Según Alain Ehrenberg, el éxito de la depresión se basa en la pérdida de la relación con el conflicto. La actual cultura del rendimiento y la optimización no tolera que se invierta trabajo en un conflicto, pues tal trabajo requiere mucho tiempo. El actual sujeto que se ve obligado a aportar rendimientos solo conoce dos estados: funcionar o fracasar. En ello se asemeja a las máquinas. Tampoco las máquinas conocen ningún conflicto: o bien funcionan impecablemente, o bien están estropeadas. Los conflictos no son destructivos. Muestran un aspecto constructivo. Las relaciones e identidades estables solo surgen de los conflictos. La persona crece y madura trabajando en los conflictos. Lo seductor de la conducta autolesiva es que elimina rápidamente tensiones destructivas acumuladas sin invertir en el conflicto ese trabajo que tanto tiempo requiere. La rápida descarga de tensión se atribuye a procesos químicos. El propio organismo segrega drogas corporales. Su modo de funcionamiento se asemeja al de los antidepresivos. También los antidepresivos reprimen los estados conflictivos y hacen que aquel sujeto que por verse obligado a aportar rendimientos había caído en depresiones sea rápidamente capaz de funcionar de nuevo.

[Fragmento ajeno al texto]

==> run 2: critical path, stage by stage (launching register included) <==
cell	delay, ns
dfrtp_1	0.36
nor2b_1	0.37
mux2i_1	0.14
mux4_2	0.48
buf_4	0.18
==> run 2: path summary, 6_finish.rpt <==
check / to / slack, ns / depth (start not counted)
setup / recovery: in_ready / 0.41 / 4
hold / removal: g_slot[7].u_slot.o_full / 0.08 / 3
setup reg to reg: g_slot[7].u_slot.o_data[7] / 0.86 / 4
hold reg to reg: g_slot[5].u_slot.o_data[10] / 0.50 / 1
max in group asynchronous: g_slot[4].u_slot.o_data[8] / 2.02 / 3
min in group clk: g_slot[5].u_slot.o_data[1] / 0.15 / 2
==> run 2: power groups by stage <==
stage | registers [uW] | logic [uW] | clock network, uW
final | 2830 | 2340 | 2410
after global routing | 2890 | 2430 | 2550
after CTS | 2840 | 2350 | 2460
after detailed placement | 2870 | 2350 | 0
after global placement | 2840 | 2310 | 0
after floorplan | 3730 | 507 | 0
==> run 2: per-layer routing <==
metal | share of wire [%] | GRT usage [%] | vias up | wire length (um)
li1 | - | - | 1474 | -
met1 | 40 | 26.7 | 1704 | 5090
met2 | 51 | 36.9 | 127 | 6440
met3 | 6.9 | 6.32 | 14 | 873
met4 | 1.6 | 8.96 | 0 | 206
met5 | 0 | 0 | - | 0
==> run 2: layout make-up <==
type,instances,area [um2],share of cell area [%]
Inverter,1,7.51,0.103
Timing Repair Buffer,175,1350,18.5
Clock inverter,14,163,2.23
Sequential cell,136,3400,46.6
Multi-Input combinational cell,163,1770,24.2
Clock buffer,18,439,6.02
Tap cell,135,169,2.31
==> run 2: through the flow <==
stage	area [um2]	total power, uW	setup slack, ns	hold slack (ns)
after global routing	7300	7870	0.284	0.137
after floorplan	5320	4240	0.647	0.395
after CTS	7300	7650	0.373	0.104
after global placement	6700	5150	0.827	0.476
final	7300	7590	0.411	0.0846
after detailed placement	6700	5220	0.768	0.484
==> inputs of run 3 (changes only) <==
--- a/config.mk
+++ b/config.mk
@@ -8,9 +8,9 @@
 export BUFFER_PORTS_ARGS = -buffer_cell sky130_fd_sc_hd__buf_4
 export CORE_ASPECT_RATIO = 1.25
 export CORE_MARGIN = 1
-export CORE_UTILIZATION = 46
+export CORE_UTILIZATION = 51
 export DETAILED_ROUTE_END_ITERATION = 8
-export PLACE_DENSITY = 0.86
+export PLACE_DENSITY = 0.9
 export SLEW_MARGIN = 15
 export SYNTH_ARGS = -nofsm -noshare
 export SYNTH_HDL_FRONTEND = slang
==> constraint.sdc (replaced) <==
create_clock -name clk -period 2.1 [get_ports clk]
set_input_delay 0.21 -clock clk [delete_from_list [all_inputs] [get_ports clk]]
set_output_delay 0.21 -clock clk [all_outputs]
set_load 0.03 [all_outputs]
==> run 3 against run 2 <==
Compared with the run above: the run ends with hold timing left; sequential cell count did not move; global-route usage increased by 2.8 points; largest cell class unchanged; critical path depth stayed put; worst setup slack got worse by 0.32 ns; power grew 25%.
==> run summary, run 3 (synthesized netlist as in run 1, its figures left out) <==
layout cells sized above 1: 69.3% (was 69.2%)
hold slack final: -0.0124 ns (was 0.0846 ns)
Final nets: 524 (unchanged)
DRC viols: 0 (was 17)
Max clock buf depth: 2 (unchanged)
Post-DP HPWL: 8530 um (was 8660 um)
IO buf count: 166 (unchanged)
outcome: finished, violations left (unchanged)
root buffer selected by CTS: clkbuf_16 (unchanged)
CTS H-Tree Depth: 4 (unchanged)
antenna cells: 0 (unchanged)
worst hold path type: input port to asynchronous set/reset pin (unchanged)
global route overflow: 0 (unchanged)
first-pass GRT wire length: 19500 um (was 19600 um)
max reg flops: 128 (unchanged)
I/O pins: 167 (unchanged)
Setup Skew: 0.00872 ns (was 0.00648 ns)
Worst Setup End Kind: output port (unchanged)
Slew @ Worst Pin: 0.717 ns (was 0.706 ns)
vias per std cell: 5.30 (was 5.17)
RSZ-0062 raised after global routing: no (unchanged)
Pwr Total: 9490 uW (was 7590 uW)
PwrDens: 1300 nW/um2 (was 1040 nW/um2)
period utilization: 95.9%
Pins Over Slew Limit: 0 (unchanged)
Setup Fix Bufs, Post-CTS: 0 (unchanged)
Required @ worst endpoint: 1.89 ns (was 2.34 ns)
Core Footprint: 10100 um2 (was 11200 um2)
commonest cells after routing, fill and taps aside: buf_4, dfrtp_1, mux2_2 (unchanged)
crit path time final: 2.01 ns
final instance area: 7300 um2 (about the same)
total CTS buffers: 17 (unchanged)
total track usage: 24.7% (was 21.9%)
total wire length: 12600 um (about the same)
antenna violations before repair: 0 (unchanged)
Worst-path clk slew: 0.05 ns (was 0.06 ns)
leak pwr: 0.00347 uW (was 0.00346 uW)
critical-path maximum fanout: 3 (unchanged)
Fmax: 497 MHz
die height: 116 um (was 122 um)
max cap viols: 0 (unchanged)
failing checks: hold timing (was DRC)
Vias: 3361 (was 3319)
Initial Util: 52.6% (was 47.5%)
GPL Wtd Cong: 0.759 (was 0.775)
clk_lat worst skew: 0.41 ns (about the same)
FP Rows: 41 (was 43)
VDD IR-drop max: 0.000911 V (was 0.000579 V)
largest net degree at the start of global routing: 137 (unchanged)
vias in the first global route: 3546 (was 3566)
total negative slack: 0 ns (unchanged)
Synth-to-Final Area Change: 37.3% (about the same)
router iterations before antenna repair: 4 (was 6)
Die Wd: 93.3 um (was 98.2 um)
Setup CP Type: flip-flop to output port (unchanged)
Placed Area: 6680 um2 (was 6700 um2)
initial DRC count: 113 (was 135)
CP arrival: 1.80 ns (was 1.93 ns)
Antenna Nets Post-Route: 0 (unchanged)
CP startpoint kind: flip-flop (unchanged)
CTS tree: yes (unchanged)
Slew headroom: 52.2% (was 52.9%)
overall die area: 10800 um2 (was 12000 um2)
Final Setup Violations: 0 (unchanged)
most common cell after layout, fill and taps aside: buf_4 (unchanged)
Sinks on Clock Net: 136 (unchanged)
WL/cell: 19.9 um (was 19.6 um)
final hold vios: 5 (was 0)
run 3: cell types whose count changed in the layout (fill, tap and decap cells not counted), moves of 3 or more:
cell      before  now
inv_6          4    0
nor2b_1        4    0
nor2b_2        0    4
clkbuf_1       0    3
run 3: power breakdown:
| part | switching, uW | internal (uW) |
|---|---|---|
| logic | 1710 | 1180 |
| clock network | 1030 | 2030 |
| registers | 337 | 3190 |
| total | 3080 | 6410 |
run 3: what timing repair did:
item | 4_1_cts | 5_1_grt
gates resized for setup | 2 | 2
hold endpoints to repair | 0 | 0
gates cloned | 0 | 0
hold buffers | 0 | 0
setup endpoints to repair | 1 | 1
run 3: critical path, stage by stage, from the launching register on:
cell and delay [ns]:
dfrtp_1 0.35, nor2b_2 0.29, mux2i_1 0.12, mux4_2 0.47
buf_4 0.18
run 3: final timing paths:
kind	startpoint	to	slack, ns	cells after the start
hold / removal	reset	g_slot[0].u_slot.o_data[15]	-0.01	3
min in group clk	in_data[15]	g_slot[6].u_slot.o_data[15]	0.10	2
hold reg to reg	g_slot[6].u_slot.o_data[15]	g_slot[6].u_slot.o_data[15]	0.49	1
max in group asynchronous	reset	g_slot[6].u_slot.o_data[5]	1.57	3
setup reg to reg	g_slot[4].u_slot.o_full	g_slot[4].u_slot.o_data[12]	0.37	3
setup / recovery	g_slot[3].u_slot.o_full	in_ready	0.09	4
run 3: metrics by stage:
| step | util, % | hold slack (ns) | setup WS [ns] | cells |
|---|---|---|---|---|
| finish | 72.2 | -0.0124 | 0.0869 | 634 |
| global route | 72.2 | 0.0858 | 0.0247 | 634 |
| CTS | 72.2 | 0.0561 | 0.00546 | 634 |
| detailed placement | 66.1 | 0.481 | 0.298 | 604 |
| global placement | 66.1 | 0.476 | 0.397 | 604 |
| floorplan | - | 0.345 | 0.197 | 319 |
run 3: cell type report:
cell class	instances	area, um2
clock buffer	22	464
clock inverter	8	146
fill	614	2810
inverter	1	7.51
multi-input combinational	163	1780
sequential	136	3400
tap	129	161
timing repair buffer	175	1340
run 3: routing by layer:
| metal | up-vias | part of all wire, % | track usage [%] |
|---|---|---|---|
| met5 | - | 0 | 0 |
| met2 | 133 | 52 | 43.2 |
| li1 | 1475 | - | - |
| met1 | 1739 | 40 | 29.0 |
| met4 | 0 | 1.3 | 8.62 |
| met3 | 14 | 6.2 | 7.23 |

La adicción a los selfies no tiene mucho que ver con el sano amor a sí mismo: no es otra cosa que la marcha en vacío de un yo narcisista que se ha quedado solo. En vista del vacío interior uno trata en vano de producirse a sí mismo. Pero lo único que se reproduce es el vacío. Los selfies son el yo en formas vacías. La adicción a los selfies intensifica la sensación de vacío. Lo que lleva a tal adicción no es el sano amor a sí mismo, sino una autorreferencia narcisista. Los selfies son bellas superficies lisas y satinadas de un yo vaciado y que se siente inseguro. Para escapar del atormentante vacío hoy se echa mano o bien de la cuchilla de afeitar o bien del Smartphone. Los selfies son superficies lisas y satinadas que ocultan por breve tiempo el yo vacío. Pero si se les da la vuelta, uno se topa con reversos recubiertos de heridas y sangrantes. Las heridas son el reverso de los selfies.

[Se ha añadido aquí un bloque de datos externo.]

$ cat config.mk
export PLATFORM = sky130hd
export DESIGN_NAME = crc_128_arb_flat
export DESIGN_NICKNAME = d
export VERILOG_FILES = /design/src/rtl/crc_128_arb_if.sv /design/src/rtl/crc_128_arb.sv /design/src/flat_wrapper.sv
export SDC_FILE = /design/constraint.sdc
export NUM_CORES = 1
export LEC_CHECK = 0
export CELL_PAD_IN_SITES_DETAIL_PLACEMENT = 1
export CELL_PAD_IN_SITES_GLOBAL_PLACEMENT = 1
export CORE_AREA = 3 3 370 372
export DETAILED_ROUTE_END_ITERATION = 10
export DIE_AREA = 0 0 373 375
export PLACE_DENSITY_LB_ADDON = 0.1
export SYNTH_ARGS = -nofsm -noshare
export SYNTH_HDL_FRONTEND = slang
export SYNTH_SLANG_ARGS = --single-unit
$ cat constraint.sdc
create_clock -name clk -period 3.94 [get_ports clk]
set_clock_uncertainty 0.15 [all_clocks]
set_input_delay 0.394 -clock clk [delete_from_list [all_inputs] [get_ports clk]]
set_output_delay 0.394 -clock clk [all_outputs]
set_load 0.005 [all_outputs]
$ cat src/rtl/crc_128_arb_if.sv
// Bundle of request, encoder and response signals between crc_128_arb and its neighbours.
// The slave modport is the arbiter's view. The master modport is the environment's view.
interface crc_128_arb_if #(
   parameter int NREQ = 4,
   parameter int DW   = 128,
   parameter int CW   = 134
);
   localparam int IW = (NREQ > 1) ? $clog2(NREQ) : 1;

   logic [NREQ-1:0]    req_valid;
   logic [NREQ*DW-1:0] req_data;
   logic [NREQ-1:0]    req_ready;
   logic               enc_enable;
   logic [DW-1:0]      enc_data;
   logic [CW-1:0]      enc_code;
   logic               enc_valid;
   logic               rsp_valid;
   logic               rsp_ready;
   logic [IW-1:0]      rsp_id;
   logic [CW-1:0]      rsp_code;
   logic               rsp_err;
   logic               busy;
   logic [15:0]        done_cnt;

   modport slave (
      input  req_valid, req_data, enc_code, enc_valid, rsp_ready,
      output req_ready, enc_enable, enc_data, rsp_valid, rsp_id, rsp_code, rsp_err, busy, done_cnt
   );

   modport master (
      output req_valid, req_data, enc_code, enc_valid, rsp_ready,
      input  req_ready, enc_enable, enc_data, rsp_valid, rsp_id, rsp_code, rsp_err, busy, done_cnt
   );
endinterface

¿Podría ser que el atentado suicida fuera el perverso intento de sentirse a sí mismo, de restablecer la autoestima destruida, de eliminar el apesadumbrante vacío a base de bombas o de disparos? ¿Se podría comparar la psicología del terror con la del selfie y la de la autolesión, que también arremeten contra el yo vacío? ¿Podría ser que los terroristas compartieran el mismo cuadro psíquico de los adolescentes que se autolesionan, es decir, que dirigen su agresión contra sí mismos? Como es sabido, los adolescentes varones, a diferencia de las adolescentes, dirigen su agresión hacia fuera, hacia otros. El atentado suicida sería entonces una acción paradójica en la que coincidirían la autoagresión y la agresión a otro, la autoproducción y la autodestrucción, una agresión potenciada que, sin embargo, se imagina al mismo tiempo como un selfie de última generación. El pulsado del botón que hace que la bomba estalle se asemeja al pulsado del disparador de la cámara de fotos. Los terroristas habitan en lo imaginario, porque la realidad, que está hecha de discriminación y desesperanza, ya no merece la pena ser vivida. La realidad les rehúsa toda gratificación. Así, se acogen a Dios como instancia imaginaria de gratificación, y además están por completo seguros de que, inmediatamente después de su acto, su foto circulará en masa por los medios como si fuera una especie de selfie. El terrorista es un Narciso con un cinturón detonante que lo hace particularmente auténtico. No deja de tener razón Karl-Heinz Bohrer cuando, en su ensayo Autenticidad y terror, constata que el terrorismo es un acto último de autenticida.